BEGIN

File: src/rtl/bidir_shift_deserializer.sv
// rtl/bidir_shift_deserializer.sv - serial-to-parallel receiver with per-word MSB/LSB-first direction
// and a valid/ready holding register.
module bidir_shift_deserializer #(
  parameter int WIDTH = 4,
  parameter int CNT_W = 3
) (
  input  logic             clk,
  input  logic             rst_n,
  input  logic             left,
  input  logic             right,
  input  logic             clear,
  input  logic             in_valid,
  input  logic             in_bit,
  input  logic             out_ready,
  output logic [WIDTH-1:0] outbit,
  output logic             out_valid,
  output logic             overrun,
  output logic             busy
);

  typedef enum logic {
    IDLE  = 1'b0,
    SHIFT = 1'b1
  } state_t;

  state_t           state;
  logic [WIDTH-1:0] sreg;
  logic [CNT_W-1:0] count;
  logic             dir_msb;

  logic             accept;
  logic             use_msb;
  logic             complete;
  logic             hold_free;
  logic [WIDTH-1:0] next_sreg;

  // Direction is only taken from left/right on a word's first bit; left wins a tie.
  always_comb begin
    accept  = 1'b0;
    use_msb = dir_msb;
    if (state == IDLE) begin
      accept  = in_valid && (left || right);
      use_msb = left;
    end else begin
      accept  = in_valid;
    end
  end

  always_comb begin
    next_sreg = sreg;
    if (use_msb) begin
      next_sreg = {sreg[WIDTH-2:0], in_bit};
    end else begin
      next_sreg = {in_bit, sreg[WIDTH-1:1]};
    end
  end

  assign complete  = accept && (count == CNT_W'(WIDTH - 1));
  assign hold_free = !out_valid || out_ready;

  always_ff @(posedge clk) begin
    if (!rst_n || clear) begin
      state     <= IDLE;
      sreg      <= '0;
      count     <= '0;
      dir_msb   <= 1'b0;
      outbit    <= '0;
      out_valid <= 1'b0;
      overrun   <= 1'b0;
      busy      <= 1'b0;
    end else begin
      overrun <= 1'b0;
      if (out_valid && out_ready) begin
        out_valid <= 1'b0;
      end

      if (accept) begin
        if (state == IDLE) begin
          dir_msb <= left;
        end
        if (complete) begin
          // Shifter restarts whether or not the finished word fits in the holding register.
          state <= IDLE;
          sreg  <= '0;
          count <= '0;
          busy  <= 1'b0;
          if (hold_free) begin
            outbit    <= next_sreg;
            out_valid <= 1'b1;
          end else begin
            overrun <= 1'b1;
          end
        end else begin
          state <= SHIFT;
          sreg  <= next_sreg;
          count <= count + CNT_W'(1);
          busy  <= 1'b1;
        end
      end
    end
  end

endmodule

File: config.mk
export PLATFORM = sky130hd
export DESIGN_NAME = bidir_shift_deserializer
export DESIGN_NICKNAME = d
export VERILOG_FILES = /design/src/rtl/bidir_shift_deserializer.sv
export SDC_FILE = /design/constraint.sdc
export NUM_CORES = 1
export LEC_CHECK = 0
export ABC_AREA = 1
export CELL_PAD_IN_SITES_DETAIL_PLACEMENT = 0
export CELL_PAD_IN_SITES_GLOBAL_PLACEMENT = 2
export CORE_MARGIN = 2
export CORE_UTILIZATION = 29
export CTS_CLUSTER_DIAMETER = 80
export DETAILED_ROUTE_END_ITERATION = 10
export PLACE_DENSITY = 0.9
export RECOVER_POWER = 100
export SYNTH_ARGS = -nofsm -noshare
export SYNTH_HDL_FRONTEND = slang
export SYNTH_SLANG_ARGS = --single-unit
export TNS_END_PERCENT = 100
File: constraint.sdc
create_clock -name clk -period 3.1 [get_ports clk]
set_input_delay 0.465 -clock clk [delete_from_list [all_inputs] [get_ports clk]]
set_output_delay 0.465 -clock clk [all_outputs]
set_load 0.05 [all_outputs]
==> results.py, run 1 <==
metrics = {
    "drt": {
        "vias": 615,
        "route.detailed.drc": 0,
        "viasPerCell": 4.212,
        "ant_nets": 0,
        "drt-pass1-iter-count": 4,
        "routed_wl_mm": 1.372,
        "avgRoutedWirePerCell_um": 9.397,
        "drt-initial-drc-count": 8,
    },
    "logic_synthesis": {
        "synth_seq_cells": 15,
        "yosysWarnings": 0,
        "synth_top_area_frac": 0.4047,
        "syn_area_um2": 742.0,
        "synth_top_area_cell": "dfxtp_1",
        "synth_cells": 99,
        "netlist-cell-type-count": 19,
        "syn_area_per_cell_um2": 7.495,
        "ys_seq_area_frac": 0.4047,
        "synth_area_leaders": "dfxtp_1 (40%), nand2_1 (12%), inv_1 (8.1%)",
        "syn_nets": 108,
    },
    "sta": {
        "rsz0062_at_grt": "false",
        "setup_tns_ps": 0,
        "whs_ps": 474.0,
        "relSlewSlack": 0.6599,
        "slew_viol_final": 0,
        "period_share": 0.6515,
        "timing.fmax_mhz": 495.2,
        "fin_skew_ps": 3.564,
        "hold_viol_final": 0,
        "min_period_ps": 2020,
        "worst_pin_slew_ps": 508.5,
        "setup_viol": 0,
    },
    "global_routing": {
        "grt_max_degree": 12,
        "antenna_found_initial": 0,
        "grtUsageTotal": 0.1151,
        "grt_pass1_wl_mm": 2.421,
        "grt_pass1_vias": 564,
        "grt_overflow_total": 0,
    },
    "clocking": {
        "postCtsHoldBufs": 0,
        "ctsResizeCount": 0,
        "htreeDepth": 1,
        "cts-root-buf": "clkbuf_4",
        "cts_sinks": 15,
        "insertion_delay_ps": 280,
        "cts.clk_slew.worst_paths_ps": 90,
        "cts_max_path_buffers": 2,
        "cts_inserted_buffers": 3,
        "tritoncts": "built",
        "postCtsSetupBuffers": 0,
    },
    "die": {
        "fp.dieW_um": 54.58,
        "rows": 18,
        "die-area_um2": 2979,
        "start_util": 0.3022,
        "die_h_um": 54.58,
        "coreArea_um2": 2455,
        "io_pins": 15,
    },
    "setup_path": {
        "worstPathArrival_ps": 1550,
        "timing.rr.end": "sreg[1]",
        "required_ps": 2630,
        "critPathKind": "flop to primary output",
        "critPathLaunchType": "flop",
        "r2r-start": "state",
        "critPathCaptureType": "primary output",
        "cp_cell_sequence": "dlygate4sd3_1",
        "path_buf_inv": 1,
        "r2r_slack_ps": 1530,
        "worstRegToRegCells": 6,
        "worstPathMaxFanout": 4,
        "cp_top_family": "buffers and inverters",
        "slowest_stage": "dlygate4sd3_1",
        "max_stage_delay_ps": 890,
    },
    "final_layout": {
        "multi_input_area_um2": 339.1,
        "insertedDiodeCount": 0,
        "final_cells": 146,
        "final_cell_mix": "nand2_1 (25), inv_1 (16), dfxtp_1 (15), nor2_1 (9), nand3_1 (9)",
        "layout_commonest_cell": "nand2_1",
        "fin_area_um2": 914.6,
        "area_delta_synth_final_pct": 23.27,
        "fillers": 276,
        "seqCellArea_um2": 300.3,
        "drive_gt1_frac": 0.1034,
        "fin_nets": 126,
    },
    "worst_hold_path": {
        "hold_path_class": "flop to flop",
        "holdPathStages": 2,
        "hp-start": "count[1]",
        "min_to": "count[1]",
    },
    "power": {
        "p_leak_uw": 0.0004027,
        "p_per_area_nw_per_um2": 377.2,
        "ir_drop_uv": 148.4,
        "fin_total_pwr_uw": 345.0,
    },
    "status": {
        "outcome": "completed",
    },
    "placed_design": {
        "place_congestion": 0.7567,
        "port_buffers": 14,
        "dpl.hpwl_mm": 1.075,
        "placedCellCount": 142,
        "placed_cell_area_um2": 908.4,
    },
    "flow_run": {
        "cap_violations": 0,
    },
}
-- registers in the layout, indices dropped and copies added (netlist names) --
name	count
count	3
dir_msb	1
out_valid	1
outbit	4
overrun	1
sreg	4
state	1
-- synth_stat cells --
master    number
o21a_1         1
nand2_4        2
nand2_1       24
nor2_2         2
o211ai_2       1
dfxtp_1       15
nand4_4        1
inv_1         16
inv_2          3
o21bai_1       4
buf_6          1
nand2_2        1
nor2_1         6
o21ai_1        2
a21oi_1        7
o21ai_2        1
nand3_1        9
ha_1           1
nor2_4         2
-- worst max-delay path by stage --
stage | from | endpoint | depth (start not counted)
3_3_place_gp | left | count[1] | 7
2_1_floorplan | state | count[2] | 6
4_1_cts | state | busy | 1
3_5_place_dp | left | sreg[1] | 7
5_1_grt | state | busy | 1
6_report | state | busy | 1
-- final cells by class --
| cell class | count | share of cell area |
|---|---|---|
| repair buffers | 14 | 0.1532 |
| flip-flops and latches | 15 | 0.3283 |
| well taps | 30 | 0.04104 |
| multi-input cells | 64 | 0.3707 |
| clock buffers | 4 | 0.02873 |
| inverters | 19 | 0.07798 |
-- logic make-up after synthesis --
family | Yosys count | synth area share
buffers and inverters | 20 | 0.1113
AND/OR/NAND/NOR | 47 | 0.3271
flip-flops | 15 | 0.4047
adder cells (fa/ha/maj) | 1 | 0.01686
AO/OA/AOI/OAI | 16 | 0.1400
-- power breakdown --
group | leakage (µW) | total, µW | internal, µW | switching [µW]
Combinational | 0.000266 | 39.5 | 16.0 | 23.6
Sequential | 0.000121 | 197 | 195 | 1.57
Clock | 0.0000150 | 109 | 49.9 | 59.0
-- routing by layer --
metal,global-route usage,wire length [µm]
met5,0,0
met4,0.06250,28
met3,0.03279,51
met2,0.1607,583
met1,0.1575,709
-- through the flow --
step,util,worst slack [ps]
CTS,0.3807,1123
finish,0.3726,1080
global placement,0.3700,1419
floorplan,-,1743
detailed placement,0.3700,1399
global route,0.3726,1019
(Power assumes the default switching activity.)
==> run 2, diff against run 1 <==
CORE_UTILIZATION = 27   (was 29)
PLACE_DENSITY = 0.85   (was 0.9)
clock period = 1.9 ns   (was 3.1 ns; I/O delays follow)
==> run 2 against run 1 <==
Core utilization decreased by 3.1 points. Sequential cell count unchanged. Non-clock buffer count unchanged. Largest cell class unchanged. Via count increased by 2.6%. Critical path depth unchanged. First-iteration DRC count decreased by 63%. Die area increased by 6.9%. Combinational power increased by 65%. Routed wire length increased by 9.3%.
==> results.py, run 2 (synthesis results as in run 1) <==
metrics = {
    "drt": {
        "vias": 631,
        "drt-initial-drc-count": 3,
        "route.detailed.drc": 0,
        "ant_nets": 0,
        "avgRoutedWirePerCell_um": 10.20,
        "drt-pass1-iter-count": 4,
        "routed_wl_mm": 1.499,
        "viasPerCell": 4.293,
    },
    "setup_path": {
        "worstPathMaxFanout": 3,
        "path_buf_inv": 1,
        "critPathLaunchType": "flop",
        "slowest_stage": "dlygate4sd3_1",
        "cp_cell_sequence": "dlygate4sd3_1",
        "required_ps": 1620,
        "cp_top_family": "buffers and inverters",
        "max_stage_delay_ps": 880,
        "r2r-start": "state",
        "critPathLaunch": "out_valid",
        "critPathCaptureType": "primary output",
        "critPathKind": "flop to primary output",
        "worstPathArrival_ps": 1510,
    },
    "clocking": {
        "cts_inserted_buffers": 3,
        "insertion_delay_ps": 280,
        "postCtsHoldBufs": 0,
        "htreeDepth": 1,
        "cts_max_path_buffers": 2,
        "ctsResizeCount": 0,
        "postCtsSetupBuffers": 0,
        "tritoncts": "built",
        "cts.clk_slew.worst_paths_ps": 90,
        "cts-root-buf": "clkbuf_4",
        "cts_sinks": 15,
    },
    "die": {
        "coreArea_um2": 2686,
        "die-area_um2": 3183,
        "rows": 19,
        "fp.dieW_um": 56.42,
        "die_h_um": 56.42,
        "start_util": 0.2762,
        "io_pins": 15,
    },
    "sta": {
        "fin_skew_ps": 5.472,
        "worst_pin_slew_ps": 503.2,
        "slew_viol_final": 0,
        "relSlewSlack": 0.6634,
        "hold_viol_final": 0,
        "rsz0062_at_grt": "false",
        "period_share": 0.9467,
        "whs_ps": 475.1,
        "setup_viol": 0,
        "timing.fmax_mhz": 555.9,
        "min_period_ps": 1799,
        "setup_tns_ps": 0,
    },
    "final_layout": {
        "area_delta_synth_final_pct": 23.78,
        "fillers": 300,
        "fin_area_um2": 918.4,
        "fin_nets": 126,
        "layout_commonest_cell": "nand2_1",
        "final_cell_mix": "nand2_1 (25), inv_1 (17), dfxtp_1 (15), nand3_1 (9)",
        "reg_top3": "outbit x4, sreg x4, count x3",
        "drive_gt1_frac": 0.1034,
        "insertedDiodeCount": 0,
    },
    "worst_hold_path": {
        "hold_path_class": "flop to flop",
        "hp-start": "count[1]",
    },
    "flow_run": {
        "cap_violations": 0,
    },
    "global_routing": {
        "grt_max_degree": 12,
        "grt_pass1_wl_mm": 2.615,
        "grt_pass1_vias": 599,
        "grt_overflow_total": 0,
        "antenna_found_initial": 0,
        "grtUsageTotal": 0.1103,
    },
    "placed_design": {
        "port_buffers": 14,
        "placed_cell_area_um2": 909.6,
        "dpl.hpwl_mm": 1.139,
        "place_congestion": 0.7481,
    },
    "power": {
        "p_per_area_nw_per_um2": 624.0,
        "ir_drop_uv": 335.0,
        "p_leak_uw": 0.0004004,
    },
    "status": {
        "outcome": "completed",
    },
}
==> run 2: report_power, final <==
group	total [µW]	switching [µW]	internal (µW)	leakage, µW
registers	321	2.70	318	0.000121
logic	65.3	39.3	26.0	0.000264
clock network	187	105	81.5	0.0000150
total	573	147	426	0.000400
==> run 2: worst paths after layout <==
check | to | slack, ps | cells past startpoint
hold / removal | count[1] | 480 | 2
setup reg to reg | count[1] | 450 | 6
setup / recovery | out_valid | 100 | 1
hold reg to reg | count[1] | 480 | 2
==> run 2: per-stage QoR <==
| step | worst slack, ps | utilization | instances | total power, µW |
|---|---|---|---|---|
| floorplan | 542.6 | - | 99 | 374.1 |
| global placement | 370.4 | 0.3386 | 143 | 399.4 |
| detailed placement | 362.2 | 0.3386 | 143 | 399.7 |
| CTS | 97.23 | 0.3484 | 147 | 588.2 |
| global route | 24.32 | 0.3419 | 147 | 611.7 |
| finish | 101.3 | 0.3419 | 147 | 573.1 |
==> run 2: cell type report <==
type | count | area, µm² | area share
multi-input cells | 64 | 341.6 | 0.3719
clock buffers | 4 | 26.28 | 0.02861
inverters | 19 | 71.32 | 0.07766
flip-flops and latches | 15 | 300.3 | 0.3270
well taps | 31 | 38.79 | 0.04223
repair buffers | 14 | 140.1 | 0.1526
==> run 2: routing by layer <==
metal / up-vias / part of all wire / track usage
li1: 344 / - / -
met2: 7 / 0.45 / 0.1628
met1: 276 / 0.50 / 0.1371
met5: - / 0 / 0
met3: 4 / 0.025 / 0.02765
met4: 0 / 0.025 / 0.08163
==> run 2: worst register-to-register path, cell delays in order, from the launching register on <==
cell     delay (ps)
dfxtp_1         400
inv_2            80
nand2_4          80
nand2_1         250
nor2_2          370
nand2_1          90
a21oi_1         130
==> patch 1 (config.mk and constraints of run 2) <==
Register the output `overrun` once more; this adds one clock of latency there. The other outputs are not delayed to match.
--- a/src/rtl/bidir_shift_deserializer.sv
+++ b/src/rtl/bidir_shift_deserializer.sv
@@ -24,2 +24,4 @@
   } state_t;
+
+  logic overrun_s0;
 
@@ -68,6 +70,6 @@
       out_valid <= 1'b0;
-      overrun   <= 1'b0;
+      overrun_s0 <= 1'b0;
       busy      <= 1'b0;
     end else begin
-      overrun <= 1'b0;
+      overrun_s0 <= 1'b0;
       if (out_valid && out_ready) begin
@@ -90,3 +92,3 @@
           end else begin
-            overrun <= 1'b1;
+            overrun_s0 <= 1'b1;
           end
@@ -102,2 +104,6 @@
 
+  always_ff @(posedge clk) begin
+    overrun <= overrun_s0;
+  end
+
 endmodule
Check against the original RTL: not equivalent (Yosys sat finds a counterexample within 10 cycles, from zero or initial values).
==> patch 1 against run 2 <==
- cell area up 0.14%
- via count is 0.63% lower
- maximum frequency is 0.14% higher
- area after synthesis is 2.7% higher
- first-iteration DRC count rose to 8.7 times the old value
- non-clock buffer count grew 1
- worst setup slack improved by 0.0025 ns
- routed wire length down 1.5%
- sequential cell count grew 1
- die area increased by 2.5%
- synthesized cell count increased by 1.0%
- power grew 1.5%
- critical endpoint unchanged
- highest routed layer unchanged
==> patch 1: results (changes against run 2) <==
pwr:
  switching_power_mw: 0.142  # -3.8%
  pg_comb_mw: 0.0657  # +0.6%
  powerSeq_mw: 0.342  # +6.5%
  p_leak_nw: 0.410  # +2.3%
  seq_power_share_pct: 58.8  # +2.8 points
  ir_drop_uv: 323  # -3.5%
route:
  totalWireLength_um: 1480  # -1.5%
  via_per_inst: 4.24  # -1.3%
  drt_iter0_markers: 26  # +23
  dr.pass1.iters: 4  # unchanged
  routed-via-count: 627  # -0.63%
placement:
  dp.cells: 145  # +1.4%
  place_hpwl_um: 1120  # -1.8%
  routabilityCongestion: 0.835  # +12%
  pre_cts_ws_ns: 0.424  # +0.0616 ns
  place_area_um2: 937  # +3.0%
final_layout:
  register_area_um2: 320  # +6.7%
  finalCoreUtilization_pct: 33.9  # -0.25 points
  antennaDiodeCount: 0  # unchanged
  multi_input_cells: 64  # unchanged
  multiInputGateArea_um2: 319  # -6.6%
  final_layout_size_suffix_gt1_share_pct: 10.3  # -0.088 points
  fill_cells: 308  # +2.7%
  n_all_buffers: 15  # +1
  clock_buffers: 3  # -1
  seq_area_share_pct: 34.8  # +2.1 points
  clock_area_share_pct: 2.45  # -0.41 points
  layout.nonclk_buf_share_pct: 16.1  # +0.80 points
  nonClockInverterCount: 19  # unchanged
  seq_cells: 16  # +1
  nets: 128  # +1.6%
grt:
  antenna_found_initial: 0  # unchanged
  grt_max_degree: 12  # unchanged
  grt_pass1_wl_um: 2500  # -4.2%
  grtUsageTotal_pct: 10.0  # -1.0 points
  grt_pass1_vias: 543  # -9.3%
synthesis:
  ys_seq_area_share_pct: 42.0  # +1.6 points
  syn_area_per_cell_um2: 7.62  # +1.7%
  yosys-top-cells-count: "nand2_1 (24), dfxtp_1 (16), inv_1 (16), nand3_1 (9), a21oi_1 (7)"
  ys_warn_count: 0  # unchanged
  async_flop_share_pct: 0  # unchanged
  synth.area.top_cells: "dfxtp_1 (42%), nand2_1 (12%), inv_1 (7.9%), nand3_1 (5.9%), a21oi_1 (4.6%)"
  synth_nets: 109  # +0.93%
timing:
  fin_crit_sh_pct: 94.5  # -0.13 points
  max-slew-margin-rel_pct: 65.8  # -0.52 points
  holdWs_ns: 0.335  # -0.140 ns
  fin_skew_ns: 0.00606  # +0.000587 ns
clocking:
  clk_path_buf_depth: 2  # unchanged
  htree_levels: 1  # unchanged
  root_buffer: "clkbuf_4"
worst_setup_path:
  r2r_slack_ns: 0.37  # -0.08 ns
  crit_family: "buffers and inverters"
  cpMaxStageDelayCell: "dlygate4sd3_1"
status:
  outcome: "complete, no violations"
## patch 1: per-layer routing
layer | vias up | global-route usage, % | part of all wire [%] | wire length, um
met4 | 0 | 5.98 | 1.8 | 27
met3 | 2 | 1.13 | 5.3 | 78
met1 | 263 | 14.7 | 53 | 783
li1 | 347 | - | - | -
met2 | 15 | 14.0 | 40 | 587
met5 | - | 0 | 0 | 0
## patch 1: path summary, 6_finish.rpt
kind / cells past startpoint / end / from
min: 0 / overrun$_DFF_P_ / overrun_s0$_SDFF_PP0_
max reg2reg: 6 / outbit[3]$_SDFFE_PP0P_ / count[0]$_SDFFE_PP0N_
min reg2reg: 0 / overrun$_DFF_P_ / overrun_s0$_SDFF_PP0_
max: 1 / out_valid / out_valid$_SDFF_PP0_
## patch 1: kinds of logic after synthesis
| group | share of synthesized area, % |
|---|---|
| buffers and inverters | 10.8 |
| adders and majority gates | 1.64 |
| DFF | 42.0 |
| and+or+nand+nor | 31.9 |
| AOI/OAI and AO/OA | 13.6 |
==> patch 2 (settings of run 2) <==
Without the edit above. `CNT_W`: 3 -> 2.
--- a/src/rtl/bidir_shift_deserializer.sv
+++ b/src/rtl/bidir_shift_deserializer.sv
@@ -4,3 +4,3 @@
   parameter int WIDTH = 4,
-  parameter int CNT_W = 3
+  parameter int CNT_W = 2
 ) (
Check against the original RTL: no difference found for any inputs over 10 cycles, from zero or initial values; that may be too few to reach the edited logic, so the function may still have changed.
==> patch 2 against run 2 <==
- sequential cell count fell by 1
- routed wire length fell by 9.1%
- cell area fell by 4.0%
- area after synthesis fell by 7.9%
- power rose by 1.8%
- clock power rose by 17%
- worst setup slack improved by 0.0069 ns
==> patch 2: results (changes against run 2) <==
route:
  totalWireLength_um: 1360  # -9.1%
  drt_iter0_markers: 17  # +14
  routed-via-count: 608  # -3.6%
  wl_met2_um: 610  # -9.5%
  wl_met1_um: 686  # -8.5%
synthesis:
  synth_cells: 92  # -7.1%
  ys_seq_area_share_pct: 41.0  # +0.55 points
  ys_types: 16  # -3
  synth.area.top_cells: "dfxtp_1 (41%), nand2_1 (13%), nand3_1 (8.1%), inv_1 (7.7%), a21oi_1 (5.1%)"
  synth_compound_area_share_pct: 12.8  # -1.2 points
  synth_nets: 101  # -6.5%
  yosys-mux-area-fraction_pct: 0  # unchanged
  yosys-top-cells-count: "nand2_1 (23), dfxtp_1 (14), inv_1 (14), nand3_1 (11)"
final_layout:
  stdcell_count: 140  # -4.8%
  nets: 120  # -4.8%
  fill_cells: 279  # -7.0%
  final_layout_size_suffix_gt1_share_pct: 7.27  # -3.1 points
worst_setup_path:
  r2r_slack_ns: 0.61  # +0.16 ns
  rr_endpoint: "sreg[0]$_SDFFE_PP0N_"
pwr:
  powerSeq_mw: 0.300  # -6.5%
  p_leak_nw: 0.373  # -6.8%
  ir_drop_uv: 228  # -32%
  pwr-share-clk_pct: 37.4  # +4.8 points
  switching_share_pct: 24.5  # -1.2 points
grt:
  grtUsageTotal_pct: 11.4  # +0.41 points
  grt_pass1_wl_um: 2420  # -7.4%
  grt_pass1_vias: 582  # -2.8%
  grt_max_degree: 11  # -1
timing:
  fin_skew_ns: 0.00636  # +0.000888 ns
  max-slew-margin-rel_pct: 66.2  # -0.11 points
  fmax_mhz: 558  # +0.39%
  holdWs_ns: 0.476  # +0.000607 ns
placement:
  place_hpwl_um: 1060  # -7.1%
  place_area_um2: 861  # -5.4%
  pre_cts_ws_ns: 0.341  # -0.0208 ns
  routabilityCongestion: 0.718  # -4.0%
clocking:
  cts_made_buffers: 3  # unchanged
status:
  outcome: "complete, no violations"
==> patch 2: worst min-delay path by stage <==
stage                                  endpoint  depth (start not counted)             startpoint
after floorplan              overrun$_SDFF_PP0_                          2               in_valid
after global placement    count[1]$_SDFFE_PP0N_                          2  count[1]$_SDFFE_PP0N_
after detailed placement   dir_msb$_SDFFE_PP0N_                          2   dir_msb$_SDFFE_PP0N_
after CTS                  dir_msb$_SDFFE_PP0N_                          2   dir_msb$_SDFFE_PP0N_
after global routing       sreg[3]$_SDFFE_PP0N_                          2   sreg[3]$_SDFFE_PP0N_
final                     count[1]$_SDFFE_PP0N_                          2  count[1]$_SDFFE_PP0N_
==> patch 2: layout make-up <==
cell class,instances,area (um2),area share [%]
clock buffer,4,36.3,4.11
inverter,16,60.1,6.81
multi-input combinational,62,328,37.2
sequential,14,280,31.8
tap,30,37.5,4.26
timing repair buffer,14,140,15.9
==> patch 2: metal layers <==
metal,track usage [%],up-vias
li1,-,329
met1,14.2,265
met2,18.3,12
met3,1.64,2
met4,7.50,0
met5,0,-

END

INSTRUCTIONS FOR THE TASK
From the listing above, the lines starting with the one that has "max: 1 / out_valid / out_valid$_SDFF_PP0_" and running through the one that has "- cell area fell by 4.0%" should be copied exactly, ends included.

PROBLEM SOLUTION
max: 1 / out_valid / out_valid$_SDFF_PP0_
## patch 1: kinds of logic after synthesis
| group | share of synthesized area, % |
|---|---|
| buffers and inverters | 10.8 |
| adders and majority gates | 1.64 |
| DFF | 42.0 |
| and+or+nand+nor | 31.9 |
| AOI/OAI and AO/OA | 13.6 |
==> patch 2 (settings of run 2) <==
Without the edit above. `CNT_W`: 3 -> 2.
--- a/src/rtl/bidir_shift_deserializer.sv
+++ b/src/rtl/bidir_shift_deserializer.sv
@@ -4,3 +4,3 @@
   parameter int WIDTH = 4,
-  parameter int CNT_W = 3
+  parameter int CNT_W = 2
 ) (
Check against the original RTL: no difference found for any inputs over 10 cycles, from zero or initial values; that may be too few to reach the edited logic, so the function may still have changed.
==> patch 2 against run 2 <==
- sequential cell count fell by 1
- routed wire length fell by 9.1%
- cell area fell by 4.0%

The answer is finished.